Speaking of a little-known disparity, Kimbro revealed the staggering differences between the financial profile of the top 1% of African-Americans and the top 1% of white Americans. Through research acquired for his work-in-progress, a book entitled, Have versus Have Not, Kimbro discovered that (as of 2004) the top 1% of white Americans featured an annual household income of $3.29 million. Inversely, the top 1% of black Americans boast annual incomes of $200,000 or more. Subsequently, only 5% have an annual income of $100,000, which is normally satisfied by two wage earners.

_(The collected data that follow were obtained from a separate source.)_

==> src/rtl/game_pkg.sv <==
// game_pkg: one-hot game state encoding and playfield geometry shared by the
// sequencer, bird physics and the renderer.
package game_pkg;
    localparam logic [3:0] START_SCREEN = 4'b0001;
    localparam logic [3:0] IN_GAME      = 4'b0010;
    localparam logic [3:0] PAUSE        = 4'b0100;
    localparam logic [3:0] END_SCREEN   = 4'b1000;
    localparam int SCREEN_H    = 480;
    localparam int BIRD_SIZE_Y = 20;
endpackage

==> src/rtl/btn_edge_sync.sv <==
// btn_edge_sync: brings a raw button into the clock domain and emits a
// single-tick pulse on each press.
module btn_edge_sync (
    input  logic clk,
    input  logic rst,
    input  logic btn,
    output logic pulse
);
    logic [1:0] sync;
    logic       prev;
    always_ff @(posedge clk or posedge rst) begin
        if (rst) begin
            sync <= '0;
            prev <= 1'b0;
        end else begin
            sync <= {sync[0], btn};
            prev <= sync[1];
        end
    end
    assign pulse = sync[1] & ~prev;
endmodule

==> src/rtl/game_flow_ctrl.sv <==
// game_flow_ctrl: round sequencer for the flappy-bird datapath; owns the
// one-hot game state, score, high score and the flap/round-reset pulses.
module game_flow_ctrl #(
    parameter int BIRD_SIZE_Y = game_pkg::BIRD_SIZE_Y,
    parameter int SCREEN_H    = game_pkg::SCREEN_H,
    parameter int END_HOLD    = 60,
    parameter int SCORE_MAX   = 999
) (
    input  logic        GAME_clk,
    input  logic        rst,
    input  logic        btn_flap,
    input  logic        btn_pause,
    input  logic        collision,
    input  logic        pipe_passed,
    input  logic [15:0] birdY,
    output logic [3:0]  game_state,
    output logic        flap,
    output logic        round_rst,
    output logic [9:0]  score,
    output logic [9:0]  high_score
);
    import game_pkg::*;
    localparam int HW = $clog2(END_HOLD + 1);
    localparam logic [15:0] FLOOR = 16'(SCREEN_H - BIRD_SIZE_Y);
    logic          f_edge, p_edge, oob;
    logic [HW-1:0] hold;
    btn_edge_sync u_flap  (.clk(GAME_clk), .rst(rst), .btn(btn_flap),  .pulse(f_edge));
    btn_edge_sync u_pause (.clk(GAME_clk), .rst(rst), .btn(btn_pause), .pulse(p_edge));
    // Bit 15 set means physics wrapped above the ceiling.
    assign oob = (birdY >= FLOOR) || birdY[15];
    always_ff @(posedge GAME_clk or posedge rst) begin
        if (rst) begin
            game_state <= START_SCREEN;
            flap       <= 1'b0;
            round_rst  <= 1'b0;
            score      <= '0;
            high_score <= '0;
            hold       <= '0;
        end else begin
            flap      <= 1'b0;
            round_rst <= 1'b0;
            case (game_state)
                START_SCREEN: if (f_edge) begin
                    game_state <= IN_GAME;
                    flap       <= 1'b1;
                    score      <= '0;
                end
                IN_GAME: if (collision || oob) begin
                    game_state <= END_SCREEN;
                    high_score <= (score > high_score) ? score : high_score;
                    hold       <= '0;
                end else begin
                    if (p_edge) game_state <= PAUSE;
                    else flap <= f_edge;
                    if (pipe_passed && score != 10'(SCORE_MAX)) score <= score + 10'd1;
                end
                PAUSE: if (p_edge) game_state <= IN_GAME;
                END_SCREEN: begin
                    if (hold != HW'(END_HOLD)) hold <= hold + 1'b1;
                    if (f_edge && hold == HW'(END_HOLD)) begin
                        game_state <= START_SCREEN;
                        round_rst  <= 1'b1;
                    end
                end
                default: game_state <= START_SCREEN;
            endcase
        end
    end
endmodule
<file path="src/rtl/button_conditioner_if.sv">
// Push-button bundle between the board pins and the service logic: raw in, conditioned out.
// Latency: none; this only carries signals.
// Backpressure: none; every output is a level or a single-cycle pulse.
interface button_conditioner_if #(
    parameter int N = 5
);
    logic [N-1:0] btn_raw;
    logic [N-1:0] btn_level;
    logic [N-1:0] btn_pulse;
    logic [N-1:0] btn_release;

    // The button source drives the raw pins and consumes the conditioned result.
    modport master (
        output btn_raw,
        input  btn_level,
        input  btn_pulse,
        input  btn_release
    );

    // The conditioner samples the raw pins and drives the conditioned result.
    modport slave (
        input  btn_raw,
        output btn_level,
        output btn_pulse,
        output btn_release
    );
endinterface

</file>
<file path="src/rtl/button_conditioner.sv">
// Per-channel 2-flop sync + debounce FSM producing level, press pulse and release pulse (optional BTN_AUTOREPEAT_EN).
// Latency: a change stable from before edge 1 shows on the registered outputs after edge DEBOUNCE_CYCLES+2.
// Backpressure: none; pulses last one cycle and are not held, so consumers must sample every clk cycle.
module button_conditioner #(
    parameter int N               = 5,
    parameter int DEBOUNCE_CYCLES = 1000000,
    parameter int REPEAT_DELAY    = 50000000,
    parameter int REPEAT_PERIOD   = 20000000
) (
    input  logic               clk,
    input  logic               resetn,
    button_conditioner_if.slave btn
);

    typedef enum logic [1:0] {
        RELEASED = 2'd0,
        ARM      = 2'd1,
        PRESSED  = 2'd2,
        DISARM   = 2'd3
    } state_t;

    localparam int            CW       = $clog2(DEBOUNCE_CYCLES + 1);
    localparam logic [CW-1:0] CNT_LAST = CW'(DEBOUNCE_CYCLES - 1);

    // Reject parameter sets the FSM cannot honour (a 1-sample debounce, or a
    // repeat period longer than the initial delay, which the reload scheme relies on).
    if (DEBOUNCE_CYCLES < 2 || REPEAT_PERIOD < 1 || REPEAT_PERIOD > REPEAT_DELAY) begin : g_bad_params
        $error("button_conditioner: illegal DEBOUNCE_CYCLES/REPEAT_DELAY/REPEAT_PERIOD");
    end

    logic [N-1:0]  sync1_q;
    logic [N-1:0]  sync_q;
    state_t        state_q [N];
    state_t        state_d [N];
    logic [CW-1:0] cnt_q   [N];
    logic [CW-1:0] cnt_d   [N];
    logic [N-1:0]  level_d;
    logic [N-1:0]  pulse_d;
    logic [N-1:0]  release_d;

`ifdef BTN_AUTOREPEAT_EN
    localparam int            RW         = $clog2(REPEAT_DELAY + 1);
    localparam logic [RW-1:0] RPT_LAST   = RW'(REPEAT_DELAY - 1);
    // Reloading to DELAY-PERIOD makes the next hit of RPT_LAST exactly PERIOD cycles later.
    localparam logic [RW-1:0] RPT_RELOAD = RW'(REPEAT_DELAY - REPEAT_PERIOD);

    logic [RW-1:0] rpt_q [N];
    logic [RW-1:0] rpt_d [N];
`endif

    // Two-flop synchronizer; only sync_q feeds the state machines.
    always_ff @(posedge clk or negedge resetn) begin
        if (!resetn) begin
            sync1_q <= '0;
            sync_q  <= '0;
        end else begin
            sync1_q <= btn.btn_raw;
            sync_q  <= sync1_q;
        end
    end

    // Debounce next-state, counter and edge-pulse decode for every channel.
    always_comb begin
        pulse_d   = '0;
        release_d = '0;
        level_d   = '0;
        for (int i = 0; i < N; i++) begin
            state_d[i] = state_q[i];
            cnt_d[i]   = cnt_q[i];
`ifdef BTN_AUTOREPEAT_EN
            rpt_d[i]   = rpt_q[i];
`endif
            case (state_q[i])
                RELEASED: begin
`ifdef BTN_AUTOREPEAT_EN
                    rpt_d[i] = '0;
`endif
                    if (sync_q[i]) begin
                        state_d[i] = ARM;
                        cnt_d[i]   = CW'(1);
                    end else begin
                        cnt_d[i]   = '0;
                    end
                end
                ARM: begin
`ifdef BTN_AUTOREPEAT_EN
                    rpt_d[i] = '0;
`endif
                    if (!sync_q[i]) begin
                        state_d[i] = RELEASED;
                        cnt_d[i]   = '0;
                    end else if (cnt_q[i] == CNT_LAST) begin
                        state_d[i] = PRESSED;
                        pulse_d[i] = 1'b1;
                    end else begin
                        cnt_d[i]   = cnt_q[i] + CW'(1);
                    end
                end
                PRESSED: begin
                    if (!sync_q[i]) begin
                        // Repeat count freezes while the release is being qualified.
                        state_d[i] = DISARM;
                        cnt_d[i]   = CW'(1);
                    end else begin
`ifdef BTN_AUTOREPEAT_EN
                        if (rpt_q[i] == RPT_LAST) begin
                            pulse_d[i] = 1'b1;
                            rpt_d[i]   = RPT_RELOAD;
                        end else begin
                            rpt_d[i]   = rpt_q[i] + RW'(1);
                        end
`endif
                    end
                end
                DISARM: begin
                    if (sync_q[i]) begin
                        state_d[i]   = PRESSED;
                    end else if (cnt_q[i] == CNT_LAST) begin
                        state_d[i]   = RELEASED;
                        cnt_d[i]     = '0;
                        release_d[i] = 1'b1;
`ifdef BTN_AUTOREPEAT_EN
                        rpt_d[i]     = '0;
`endif
                    end else begin
                        cnt_d[i]     = cnt_q[i] + CW'(1);
                    end
                end
                default: begin
                    state_d[i] = RELEASED;
                    cnt_d[i]   = '0;
                end
            endcase
            level_d[i] = (state_d[i] == PRESSED) || (state_d[i] == DISARM);
        end
    end

    // State, counters and registered outputs; reset drops every channel to RELEASED.
    always_ff @(posedge clk or negedge resetn) begin
        if (!resetn) begin
            for (int i = 0; i < N; i++) begin
                state_q[i] <= RELEASED;
                cnt_q[i]   <= '0;
`ifdef BTN_AUTOREPEAT_EN
                rpt_q[i]   <= '0;
`endif
            end
            btn.btn_level   <= '0;
            btn.btn_pulse   <= '0;
            btn.btn_release <= '0;
        end else begin
            for (int i = 0; i < N; i++) begin
                state_q[i] <= state_d[i];
                cnt_q[i]   <= cnt_d[i];
`ifdef BTN_AUTOREPEAT_EN
                rpt_q[i]   <= rpt_d[i];
`endif
            end
            btn.btn_level   <= level_d;
            btn.btn_pulse   <= pulse_d;
            btn.btn_release <= release_d;
        end
    end

endmodule

</file>
<file path="src/flat_wrapper.sv">
// flat-port wrapper written by rule: the top's interface ports become plain ports
module button_conditioner_flat 
#(
    parameter int N               = 5,
    parameter int DEBOUNCE_CYCLES = 1000000,
    parameter int REPEAT_DELAY    = 50000000,
    parameter int REPEAT_PERIOD   = 20000000
)
  (clk, resetn, btn_btn_raw, btn_btn_level, btn_btn_pulse, btn_btn_release);
  button_conditioner_if #(.N(N)) btn_i ();
  input  logic clk;
  input  logic resetn;
  input wire logic [$bits(btn_i.btn_raw)-1:0] btn_btn_raw;
  output wire logic [$bits(btn_i.btn_level)-1:0] btn_btn_level;
  output wire logic [$bits(btn_i.btn_pulse)-1:0] btn_btn_pulse;
  output wire logic [$bits(btn_i.btn_release)-1:0] btn_btn_release;
  assign btn_i.btn_raw = btn_btn_raw;
  assign btn_btn_level = btn_i.btn_level;
  assign btn_btn_pulse = btn_i.btn_pulse;
  assign btn_btn_release = btn_i.btn_release;
  button_conditioner #(.N(N), .DEBOUNCE_CYCLES(DEBOUNCE_CYCLES), .REPEAT_DELAY(REPEAT_DELAY), .REPEAT_PERIOD(REPEAT_PERIOD)) u_core (.clk(clk), .resetn(resetn), .btn(btn_i));
endmodule
</file>
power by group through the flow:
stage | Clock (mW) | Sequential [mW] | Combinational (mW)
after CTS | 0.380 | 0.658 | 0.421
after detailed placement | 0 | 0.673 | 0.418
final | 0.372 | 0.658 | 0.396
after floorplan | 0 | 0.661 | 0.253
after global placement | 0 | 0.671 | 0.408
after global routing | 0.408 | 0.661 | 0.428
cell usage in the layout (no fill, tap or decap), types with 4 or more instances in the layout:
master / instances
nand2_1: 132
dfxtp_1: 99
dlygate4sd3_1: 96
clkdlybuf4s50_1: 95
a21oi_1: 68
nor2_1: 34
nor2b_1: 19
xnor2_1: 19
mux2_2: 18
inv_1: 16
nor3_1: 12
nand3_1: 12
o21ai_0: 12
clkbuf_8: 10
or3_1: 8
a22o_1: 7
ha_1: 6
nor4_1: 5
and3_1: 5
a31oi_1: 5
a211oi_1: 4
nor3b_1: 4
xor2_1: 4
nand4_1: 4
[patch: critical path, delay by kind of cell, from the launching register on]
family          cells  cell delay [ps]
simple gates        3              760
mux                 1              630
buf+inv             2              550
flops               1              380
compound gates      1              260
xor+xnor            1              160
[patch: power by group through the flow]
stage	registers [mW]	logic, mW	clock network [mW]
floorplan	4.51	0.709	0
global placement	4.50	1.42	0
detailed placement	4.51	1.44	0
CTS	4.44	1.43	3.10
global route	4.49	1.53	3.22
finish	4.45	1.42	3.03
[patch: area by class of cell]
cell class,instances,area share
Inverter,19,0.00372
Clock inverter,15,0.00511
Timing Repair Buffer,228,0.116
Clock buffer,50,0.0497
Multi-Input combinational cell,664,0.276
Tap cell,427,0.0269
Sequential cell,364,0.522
[src/rtl/cache_ctrl_pkg.sv]
// Shared types and helpers for the cache miss controller.
// State encoding, default geometry and address field extraction.
package cache_ctrl_pkg;

    localparam int DEF_OFFSET_WIDTH = 3;
    localparam int DEF_INDEX_WIDTH  = 6;
    localparam int DEF_TAG_WIDTH    = 30 - DEF_OFFSET_WIDTH - DEF_INDEX_WIDTH;

    typedef enum logic [2:0] {
        IDLE    = 3'd0,
        COMPARE = 3'd1,
        VICTIM  = 3'd2,
        WB      = 3'd3,
        REFILL  = 3'd4,
        INSTALL = 3'd5
    } state_t;

    // Word within the block: addr[ow+1:2], returned right-aligned.
    function automatic logic [31:0] addr_word_sel(input logic [31:0] addr, input int ow);
        return (addr >> 2) & ((32'd1 << ow) - 32'd1);
    endfunction

    // Set index: the iw bits directly above the word select.
    function automatic logic [31:0] addr_index(input logic [31:0] addr, input int ow, input int iw);
        return (addr >> (ow + 2)) & ((32'd1 << iw) - 32'd1);
    endfunction

    // Tag: the top tw bits of the address.
    function automatic logic [31:0] addr_tag(input logic [31:0] addr, input int tw);
        return addr >> (32 - tw);
    endfunction

endpackage
==> config.mk <==
export PLATFORM = sky130hd
export DESIGN_NAME = comb_decimator
export DESIGN_NICKNAME = d
export VERILOG_FILES = /design/src/rtl/comb_decimator.sv
export SDC_FILE = /design/constraint.sdc
export NUM_CORES = 1
export LEC_CHECK = 0
export CORE_MARGIN = 2
export CORE_UTILIZATION = 40
export CTS_CLUSTER_SIZE = 40
export DETAILED_ROUTE_END_ITERATION = 10
export PLACE_DENSITY = 0.73
export SLEW_MARGIN = 40
export SYNTH_ARGS = -nofsm -noshare
export SYNTH_HDL_FRONTEND = slang
export SYNTH_SLANG_ARGS = --single-unit
==> constraint.sdc <==
create_clock -name clk -period 2.6 [get_ports clk]
set_clock_uncertainty 0.05 [all_clocks]
set_input_delay 0.65 -clock clk [delete_from_list [all_inputs] [get_ports clk]]
set_output_delay 0.65 -clock clk [all_outputs]
set_load 0.05 [all_outputs]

Kimbro stressed the importance of wealth creation in the 21st century, noting “we live in a hyper-competitive entrepreneurially driven economy.” As a result, he noted, it is imperative that African-Americans disavow cultural and societal stereotypes that would limit the vision and scope of entrepreneurial achievement and wealth creation.


It’s a topic Kimbro speaks to in further depth with an article entitled, “Reaching Extraordinary Heights of Achievement.” In it, he writes, “Within the shifting domain of discrimination, blacks have been told that the world is against them; that the prevailing powers wish to keep them down; that poverty, racism and discrimination are ubiquitous and insurmountable…Over the years droves of blacks have been taught to disdain wealth, specifically private enterprise….in favor of uninspiring more “secure” means of employment, millions of black Americans have relinquished any real prospects of accumulating great wealth and capital.” 

Finally, when navigating work and life in the 21st century, Kimbro acknowledges that it is easy to get distracted with the vicissitudes of life. The answer, he maintains, is in filtering items through one of two choices: accept the circumstances as they are or take the responsibility to change them. “Everyone I interviewed took the latter approach” and the rest is history.